La sexta me habría quitado bastantes nervios: el día de la carrera nadie te está mirando. Yo llegué a mi primera prueba convencido de que iba a hacer el ridículo delante de doscientas personas que sabían lo que hacían. Y resulta que el ambiente de un triatlón popular es de las cosas más amables que vas a encontrar en el deporte. Sí, hay competición y hay ganadores, ¡faltaría más! Pero la inmensa mayoría ha venido a sacar lo mejor de sí misma y a pasarlo bien. Y te va a animar igual sin conocerte de nada. Los nervios de la víspera los vas a tener siempre, por cierto. Yo los sigo teniendo. Lo que cambia con los años es que dejas de confundirlos con miedo.

La séptima es la más fácil de aplicar y la que menos hice: pregunta. Me pasé el primer año leyendo blogs de madrugada y comprando libros de triatlón, y hablando muy poco con gente de carne y hueso. Fue un error. Los del club, los de la tienda, los que están estirando a tu lado en el aparcamiento: casi todos están encantados de contarte lo que saben. Y ninguno te mira mal por ser nuevo. Alguno creído te encontrarás, claro, pero son cuatro y se les ve venir de lejos. La mayoría se acuerda perfectamente de cuando era el novato que no sabía ni cómo dejar el casco.

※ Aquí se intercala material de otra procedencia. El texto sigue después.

## config.mk

```make
export PLATFORM = sky130hd
export DESIGN_NAME = pmss_supervisor
export DESIGN_NICKNAME = d
export VERILOG_FILES = /design/src/verilog/pmss_pkg.sv /design/src/verilog/pmss_supervisor.sv
export SDC_FILE = /design/constraint.sdc
export NUM_CORES = 1
export LEC_CHECK = 0
export BUFFER_PORTS_ARGS = -buffer_cell sky130_fd_sc_hd__buf_2
export CAP_MARGIN = 10
export CORE_MARGIN = 3
export CORE_UTILIZATION = 57
export DETAILED_ROUTE_END_ITERATION = 7
export GPL_TIMING_DRIVEN = 0
export PLACE_DENSITY = 0.91
export REMOVE_ABC_BUFFERS = 1
export SYNTH_ARGS = -nofsm -noshare
export SYNTH_HDL_FRONTEND = slang
export SYNTH_SLANG_ARGS = --single-unit
```

## constraint.sdc

```tcl
create_clock -name clk_in -period 4.3 [get_ports clk_in]
set_clock_uncertainty 0.1 [all_clocks]
set_input_delay 0.215 -clock clk_in [delete_from_list [all_inputs] [get_ports clk_in]]
set_output_delay 0.215 -clock clk_in [all_outputs]
set_load 0.1 [all_outputs]
```

## src/verilog/pmss_pkg.sv

```systemverilog
// package for the controller mode supervisor: modes, switch codes, timing
// assumes a 20 mhz system clock
package pmss_pkg;
	typedef enum logic [1:0] {
		PMSS_MODE_PROGRAM = 2'b00,
		PMSS_MODE_RUN = 2'b01,
		PMSS_MODE_STOP = 2'b10,
		PMSS_MODE_TEST = 2'b11
	} pmss_mode_type;

	typedef enum logic [1:0] {
		PMSS_SW_STOP = 2'b00,
		PMSS_SW_RUN = 2'b01,
		PMSS_SW_TERM = 2'b10
	} pmss_switch_type;

	typedef enum logic [1:0] {
		PMSS_ST_POWERUP = 2'b00,
		PMSS_ST_ACTIVE = 2'b01,
		PMSS_ST_FAULT = 2'b10
	} pmss_state_type;

	localparam int PMSS_CLK_HZ = 20000000;
	// blink half period in milliseconds
	localparam int PMSS_BLINK_MS = 250;
	localparam int PMSS_BLINK_CYCLES = PMSS_CLK_HZ / 1000 * PMSS_BLINK_MS;
	localparam int PMSS_CNT_W = 24;
	localparam int PMSS_SETUP_W = 16;
	localparam int PMSS_BIT_LOWBAT_EN = 12;
	localparam int PMSS_BIT_PWRUP_RUN = 13;
	localparam int PMSS_PORTS = 2;
	localparam int PMSS_SYNC_W = 10;
endpackage : pmss_pkg

```

## src/verilog/pmss_supervisor.sv

```systemverilog
// mode supervisor: power-up mode choice, switch and remote requests, front lamps
// assumes pins and remote request lines are asynchronous and are synchronised here
// retained storage lives outside; this block offers the value and a write strobe
//
// Summary of operation
// - switch run: enter run unless error (power-up enters run even with error), refuse remote
// - switch stop: hold stop, refuse remote
// - switch term: remote may select run/program/test
// - outside term: monitoring only, no edits
// - term without password: full remote access
// - power-up in term resumes last retained mode
// - run select bit with term: power-up run
// - run lamp on run, blink in upgrade
// - diag lamp on error, blink low battery
// - per-port send and receive lamps
// - low battery sets relay flag
// - low battery indication needs setup bit 12
// - fatal error forces program, outputs off
// - outputs enabled only in run mode
//
// Implementation choices: the plain strobed port and the placing of the registers.
`timescale 1ns/10ps
module pmss_supervisor (
	input wire logic clk_in,
	input wire logic rst_in,
	input wire logic [1:0] mode_switch_in,
	input wire logic remote_req_in,
	input wire logic [1:0] remote_mode_in,
	input wire logic remote_edit_req_in,
	input wire logic password_active_in,
	input wire logic [15:0] setup_word_in,
	input wire logic [1:0] retained_mode_in,
	input wire logic diag_error_in,
	input wire logic fatal_error_in,
	input wire logic battery_low_in,
	input wire logic firmware_upgrade_in,
	input wire logic [1:0] port_send_in,
	input wire logic [1:0] port_receive_in,
	output logic [1:0] mode_out,
	output logic [1:0] retained_mode_out,
	output logic retained_write_out,
	output logic edit_grant_out,
	output logic outputs_enable_out,
	output logic run_lamp_out,
	output logic diag_lamp_out,
	output logic port_one_send_lamp_out,
	output logic port_one_receive_lamp_out,
	output logic port_two_send_lamp_out,
	output logic port_two_receive_lamp_out,
	output logic low_battery_relay_flag_out,
	output logic irq_out
);
	// ----------------------------------------------------------------
	// input synchronisers
	// ----------------------------------------------------------------
	logic [pmss_pkg::PMSS_SYNC_W-1:0] sync_a;
	logic [pmss_pkg::PMSS_SYNC_W-1:0] sync_b;
	logic [pmss_pkg::PMSS_SYNC_W-1:0] raw;
	logic [1:0] sw_s;
	logic req_s;
	logic edit_s;
	logic pw_s;
	logic diag_s;
	logic fatal_s;
	logic batt_s;
	logic fwu_s;
	logic [1:0] send_s;
	logic [1:0] recv_s;
	logic [1:0] rmode_s;

	assign raw = {remote_mode_in, port_receive_in, port_send_in, firmware_upgrade_in,
		battery_low_in, fatal_error_in, diag_error_in};

	logic [1:0] sw_a;
	logic [1:0] sw_b;
	logic [2:0] misc_a;
	logic [2:0] misc_b;
	logic [pmss_pkg::PMSS_SYNC_W-1:0] next_sync_a;
	logic [pmss_pkg::PMSS_SYNC_W-1:0] next_sync_b;
	logic [1:0] next_sw_a;
	logic [1:0] next_sw_b;
	logic [2:0] next_misc_a;
	logic [2:0] next_misc_b;
	// the first stage is read only by the second stage
	always_comb begin
		next_sync_a = raw;
		next_sync_b = sync_a;
		next_sw_a = mode_switch_in;
		next_sw_b = sw_a;
		next_misc_a = {remote_req_in, remote_edit_req_in, password_active_in};
		next_misc_b = misc_a;
	end
	// no reset here: the stages keep tracking the pins while reset is held,
	// so the power-up choice sees the switch as it stood before release
	always_ff @(posedge clk_in) begin
		sync_a <= next_sync_a;
		sync_b <= next_sync_b;
		sw_a <= next_sw_a;
		sw_b <= next_sw_b;
		misc_a <= next_misc_a;
		misc_b <= next_misc_b;
	end
	// bit order of the shared stage follows the concatenation above
	assign diag_s = sync_b[0];
	assign fatal_s = sync_b[1];
	assign batt_s = sync_b[2];
	assign fwu_s = sync_b[3];
	assign send_s = sync_b[5:4];
	assign recv_s = sync_b[7:6];
	assign rmode_s = sync_b[9:8];
	assign sw_s = sw_b;
	assign req_s = misc_b[2];
	assign edit_s = misc_b[1];
	assign pw_s = misc_b[0];

	// ----------------------------------------------------------------
	// mode state machine
	// ----------------------------------------------------------------
	pmss_pkg::pmss_state_type state;
	pmss_pkg::pmss_state_type next_state;
	pmss_pkg::pmss_mode_type mode;
	pmss_pkg::pmss_mode_type next_mode;
	logic [1:0] last_mode;
	logic [1:0] next_last_mode;
	logic term_pos;
	logic remote_ok;

	// term_pos and remote_ok gate every remote request
	assign term_pos = (sw_s == pmss_pkg::PMSS_SW_TERM);
	assign remote_ok = term_pos && !pw_s;

	always_comb begin
		next_state = state;
		next_mode = mode;
		case (state)
			pmss_pkg::PMSS_ST_POWERUP: begin
				// one clock only; the switch outranks every stored choice
				next_state = pmss_pkg::PMSS_ST_ACTIVE;
				if (sw_s == pmss_pkg::PMSS_SW_RUN) begin
					next_mode = pmss_pkg::PMSS_MODE_RUN;
				end else if (sw_s == pmss_pkg::PMSS_SW_STOP) begin
					next_mode = pmss_pkg::PMSS_MODE_STOP;
				end else if (setup_word_in[pmss_pkg::PMSS_BIT_PWRUP_RUN]) begin
					next_mode = pmss_pkg::PMSS_MODE_RUN;
				end else begin
					next_mode = pmss_pkg::pmss_mode_type'(retained_mode_in);
				end
			end
			pmss_pkg::PMSS_ST_ACTIVE: begin
				if (sw_s == pmss_pkg::PMSS_SW_RUN) begin
					// error blocks entry to run
					if (!diag_s) begin
						next_mode = pmss_pkg::PMSS_MODE_RUN;
					end
				end else if (sw_s == pmss_pkg::PMSS_SW_STOP) begin
					next_mode = pmss_pkg::PMSS_MODE_STOP;
				end else if (remote_ok && req_s) begin
					// remote requests only count in term without a password
					next_mode = pmss_pkg::pmss_mode_type'(rmode_s);
				end
				// a fatal error overrides everything, the switch included
				if (fatal_s) begin
					next_state = pmss_pkg::PMSS_ST_FAULT;
					next_mode = pmss_pkg::PMSS_MODE_PROGRAM;
				end
			end
			pmss_pkg::PMSS_ST_FAULT: begin
				// stay in program until the fatal cause clears
				next_mode = pmss_pkg::PMSS_MODE_PROGRAM;
				if (!fatal_s) begin
					next_state = pmss_pkg::PMSS_ST_ACTIVE;
				end
			end
			default: begin
				next_state = pmss_pkg::PMSS_ST_POWERUP;
			end
		endcase
		next_last_mode = next_mode;
	end

	always_ff @(posedge clk_in) begin
		if (rst_in) begin
			state <= pmss_pkg::PMSS_ST_POWERUP;
			mode <= pmss_pkg::PMSS_MODE_PROGRAM;
			last_mode <= 2'h0;
		end else begin
			state <= next_state;
			mode <= next_mode;
			last_mode <= next_last_mode;
		end
	end

	// ----------------------------------------------------------------
	// blink divider
	// ----------------------------------------------------------------
	logic [pmss_pkg::PMSS_CNT_W-1:0] blink_cnt;
	logic [pmss_pkg::PMSS_CNT_W-1:0] next_blink_cnt;
	logic blink;
	logic next_blink;
	// free-running divider; every blinking lamp shares its phase, which
	// keeps the run and diagnostic lamps in step when both blink
	always_comb begin
		next_blink_cnt = blink_cnt + 1'b1;
		next_blink = blink;
		if (blink_cnt == pmss_pkg::PMSS_CNT_W'(pmss_pkg::PMSS_BLINK_CYCLES - 1)) begin
			next_blink_cnt = '0;
			next_blink = !blink;
		end
	end
	always_ff @(posedge clk_in) begin
		if (rst_in) begin
			blink_cnt <= '0;
			blink <= 1'b0;
		end else begin
			blink_cnt <= next_blink_cnt;
			blink <= next_blink;
		end
	end

	// ----------------------------------------------------------------
	// lamps, flags, edit grant and output enable
	// ----------------------------------------------------------------
	// the lamps follow the synchronised levels and lag their causes by
	// about three clocks, far below anything an eye can see
	logic lowbat_ind;
	logic next_run_lamp;
	logic next_diag_lamp;
	logic next_edit;
	logic next_oe;
	logic next_flag;
	logic [1:0] next_send_lamp;
	logic [1:0] next_receive_lamp;
	assign lowbat_ind = batt_s && setup_word_in[pmss_pkg::PMSS_BIT_LOWBAT_EN];
	always_comb begin
		if (fwu_s) begin
			next_run_lamp = blink;
		end else begin
			next_run_lamp = (mode == pmss_pkg::PMSS_MODE_RUN);
		end
		// a fatal error is a failed self test as well, so it lights the lamp
		if (diag_s || fatal_s) begin
			next_diag_lamp = 1'b1;
		end else begin
			next_diag_lamp = lowbat_ind && blink;
		end
		// monitoring stays possible in every position; only edits are gated
		next_edit = remote_ok && edit_s;
		next_oe = (mode == pmss_pkg::PMSS_MODE_RUN) && (state == pmss_pkg::PMSS_ST_ACTIVE);
		next_flag = batt_s;
		next_send_lamp = send_s;
		next_receive_lamp = recv_s;
	end
	always_ff @(posedge clk_in) begin
		if (rst_in) begin
			run_lamp_out <= 1'b0;
			diag_lamp_out <= 1'b0;
			edit_grant_out <= 1'b0;
			outputs_enable_out <= 1'b0;
			low_battery_relay_flag_out <= 1'b0;
			port_one_send_lamp_out <= 1'b0;
			port_two_send_lamp_out <= 1'b0;
			port_one_receive_lamp_out <= 1'b0;
			port_two_receive_lamp_out <= 1'b0;
		end else begin
			run_lamp_out <= next_run_lamp;
			diag_lamp_out <= next_diag_lamp;
			edit_grant_out <= next_edit;
			outputs_enable_out <= next_oe;
			low_battery_relay_flag_out <= next_flag;
			port_one_send_lamp_out <= next_send_lamp[0];
			port_two_send_lamp_out <= next_send_lamp[1];
			port_one_receive_lamp_out <= next_receive_lamp[0];
			port_two_receive_lamp_out <= next_receive_lamp[1];
		end
	end
	assign mode_out = mode;

	// ----------------------------------------------------------------
	// retained mode
	// ----------------------------------------------------------------
	// the copy kept over a power loss follows every committed mode; the
	// write strobe is high in the same clock as each new value, so the store only
	// wears on real changes and never while the mode stands still
	logic next_retained_write;
	always_comb begin
		next_retained_write = (next_last_mode != last_mode);
	end
	always_ff @(posedge clk_in) begin
		if (rst_in) begin
			retained_write_out <= 1'b0;
		end else begin
			retained_write_out <= next_retained_write;
		end
	end
	assign retained_mode_out = last_mode;

	// ----------------------------------------------------------------
	// interrupt
	// ----------------------------------------------------------------
	// no event of this block reaches software through a status register,
	// so the request line is held low
	assign irq_out = 1'b0;
endmodule : pmss_supervisor

```

==> results by group <==
Place
  • Count of port buffers added during placement: 34
  • Cell total after placement: 300
  • Dpl hpwl: approximately 2600 microns
  • Last weighted congestion value of the routability-driven placer: 0.8191

Drt
  • Number of vias per cell: 5.100
  • Remaining number of nets flagged by the antenna check after routing: 0
  • Violation count after the first detailed-routing iteration: 60
  • Routed vias: 1688
  • Drc violations: 0
  • Average detailed-routed wire length per instance: 13.26 microns
  • First-pass detailed-route iteration total: 5
  • Final Routed Wirelength: roughly 4400 microns

Logic synthesis
  • Post-synthesis cell type with the largest combined area: sky130_fd_sc_hd__dfxtp_1
  • Area share of the largest cell type after synthesis: 57.95%
  • EDFF count, synth: 0
  • Share of synthesized flip-flops with an asynchronous set or reset: 0%
  • Most numerous cell in the Yosys netlist: sky130_fd_sc_hd__dfxtp_1
  • Portion of the post-synthesis area used by sequential elements: 57.95%
  • Average size of a mapped cell: roughly 11 sq um
  • Post-synth cell types: between 40 and 50
  • Summed instance area of the synthesized netlist: between 2000 and 2500 sq um
  • Leading post-synthesis cells by cell area: sky130_fd_sc_hd__dfxtp_1 (58%), sky130_fd_sc_hd__nor2_1 (5.7%), sky130_fd_sc_hd__xor2_1 (4.8%), sky130_fd_sc_hd__xnor2_1 (4.0%), sky130_fd_sc_hd__nand3_1 (2.3%)
  • Top cells by instance count after synthesis: sky130_fd_sc_hd__dfxtp_1 (69), sky130_fd_sc_hd__nor2_1 (36), sky130_fd_sc_hd__nand2_1 (13), sky130_fd_sc_hd__xor2_1 (13)
  • Post-synthesis instance total: roughly 230
  • Yosys synthesis warning count: 0
  • Flop and latch count out of synthesis: 69
  • Dominant register cell in the synthesized netlist: sky130_fd_sc_hd__dfxtp_1

STA
  • Post-route setup TNS: 0 ns
  • Final period util: 53.92%
  • Hold violation count in the final report: 0
  • Transition at the pin with the smallest max-transition slack: 0.7912 ns
  • Count of final setup violators: 0
  • Time the final worst path needs with I/O delays and setup: between 2 and 2.5 ns
  • Timing-limited maximum frequency: 0.4313 GHz
  • Max-slew violation count: 0
  • Worst slew margin relative to its limit: a little under half
  • Worst hold-check slack: ~0.06 ns
  • RSZ-0062 raised after global routing: false

Clock network
  • Post-cts gate resize count: 0
  • Clock slew at the register clock pins of the worst setup and hold paths: approximately 0.070 ns
  • H-tree levels: 3
  • Skew-Pair Late Insertion Delay: ~0.34 ns
  • TritonCTS clock tree: done
  • Number of clock sinks seen by CTS: around 70
  • Number of hold buffers added after cts: 15
  • Clock buffer count from CTS: 9
  • Total setup buffers inserted after CTS: 0
  • Clock Path Buffers: 2
  • CTS root buffer: sky130_fd_sc_hd__clkbuf_8

Floorplanning
  • I/O pins: 50
  • Die Footprint: roughly 5000 sq um
  • Number of rows in the core area: 22
  • Core footprint: ~3900 sq um
  • Vertical die dimension: 70.67 microns
  • Horizontal extent of the die: 70.67 microns
  • Effective utilization at floorplan: 61.85%

Final layout
  • Count of non-filler cells in the finished layout: 331
  • Net count reported at finish: about 310
  • Fillcell total: 257
  • Area growth syn-to-layout: 21.52%
  • Area taken by multi-input logic gates: slightly above 900 sq um
  • Layout cells sized above 1: a little over a fifth
  • Seq. cell area: 1381 sq um
  • Diodes inserted: 0

Global routing
  • Vias in the first global route: around 1600
  • Wire length of the first global-routing pass: between 7000 and 8000 microns
  • Initial antenna violation count: 0
  • Combined global-route utilization of all metal layers: 18.72%
  • Pin count of the biggest net entering global routing: 25
  • Overflow after GRT: 0

Outcome
  • Run status: finished, final reports clean

Setup path
  • CP Max Fanout: 24
  • Worst setup SP type: register
  • Reg-to-reg setup timing slack: 1.98 ns
  • Endpoint arrival time on the critical path: 2.41 ns
  • Data required time of the worst path: 4.39 ns
  • Critical path class: reg -> reg
  • Critical Path Sink Type: register

Power and ir drop
  • Maximum VDD drop: about 0.00024 V
  • Power per cell area: approximately 460 nW/um^2
  • Static leakage: around 1.2 nW

Hold path
  • Tightest Hold Check Type: in -> reg

Flow run
  • Max Cap Viol: 0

Añado una octava que no estaba en el artículo original y que a mí me habría ahorrado varios minutos y bastante vergüenza: la transición se entrena. Todo el mundo entrena las tres disciplinas y muy pocos entrenan el rato de en medio, que es donde se pierde más tiempo del que crees y donde salen los sustos. Del tipo salir de boxes con el casco sin abrochar. Se practica en el jardín, en el garaje o en el aparcamiento del club, con la toalla en el suelo y las zapatillas donde toca. Con media hora una vez al mes vas sobrado. En la transición en triatlón está el detalle de cómo montarla, y si vas a debutar pronto, la lista de preparativos para tu primer triatlón te evita el clásico de llegar sin gafas.

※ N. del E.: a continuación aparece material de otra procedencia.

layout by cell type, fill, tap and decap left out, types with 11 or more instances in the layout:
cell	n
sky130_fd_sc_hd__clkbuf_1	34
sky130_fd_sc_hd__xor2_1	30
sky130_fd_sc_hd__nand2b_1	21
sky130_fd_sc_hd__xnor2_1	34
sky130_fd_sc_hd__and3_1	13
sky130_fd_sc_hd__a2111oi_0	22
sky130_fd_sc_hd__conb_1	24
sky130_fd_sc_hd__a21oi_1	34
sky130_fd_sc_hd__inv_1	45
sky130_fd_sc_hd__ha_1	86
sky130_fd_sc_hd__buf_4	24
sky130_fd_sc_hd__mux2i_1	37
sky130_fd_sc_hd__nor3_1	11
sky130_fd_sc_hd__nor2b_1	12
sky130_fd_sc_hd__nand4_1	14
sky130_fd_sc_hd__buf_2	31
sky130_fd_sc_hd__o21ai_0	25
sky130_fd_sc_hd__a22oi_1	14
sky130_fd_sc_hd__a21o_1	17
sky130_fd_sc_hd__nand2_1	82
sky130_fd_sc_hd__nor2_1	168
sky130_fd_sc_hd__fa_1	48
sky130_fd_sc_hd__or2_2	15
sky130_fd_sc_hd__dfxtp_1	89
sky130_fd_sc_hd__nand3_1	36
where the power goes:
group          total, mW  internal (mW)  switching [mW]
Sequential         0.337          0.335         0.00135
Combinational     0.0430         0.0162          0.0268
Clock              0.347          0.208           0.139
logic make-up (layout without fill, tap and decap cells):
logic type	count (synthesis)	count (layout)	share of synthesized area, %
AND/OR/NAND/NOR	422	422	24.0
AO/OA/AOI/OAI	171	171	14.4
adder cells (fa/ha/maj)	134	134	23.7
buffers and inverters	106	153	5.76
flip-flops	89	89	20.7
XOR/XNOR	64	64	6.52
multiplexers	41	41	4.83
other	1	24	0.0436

Si tuviera que apretarlo todo para el que empieza, le diría cuatro cosas. Que vaya más despacio de lo que le pide el cuerpo, que coma antes de tener hambre, que descanse sin sentirse culpable y que hable con la gente, que es gratis. Ninguna de las cuatro tiene que ver con entrenar más, y las cuatro le habrían hecho llegar más lejos. Yo tardé unos años en aprenderlas y las sigo repasando cada temporada, trilocos. ¡Nos vemos en los entrenos!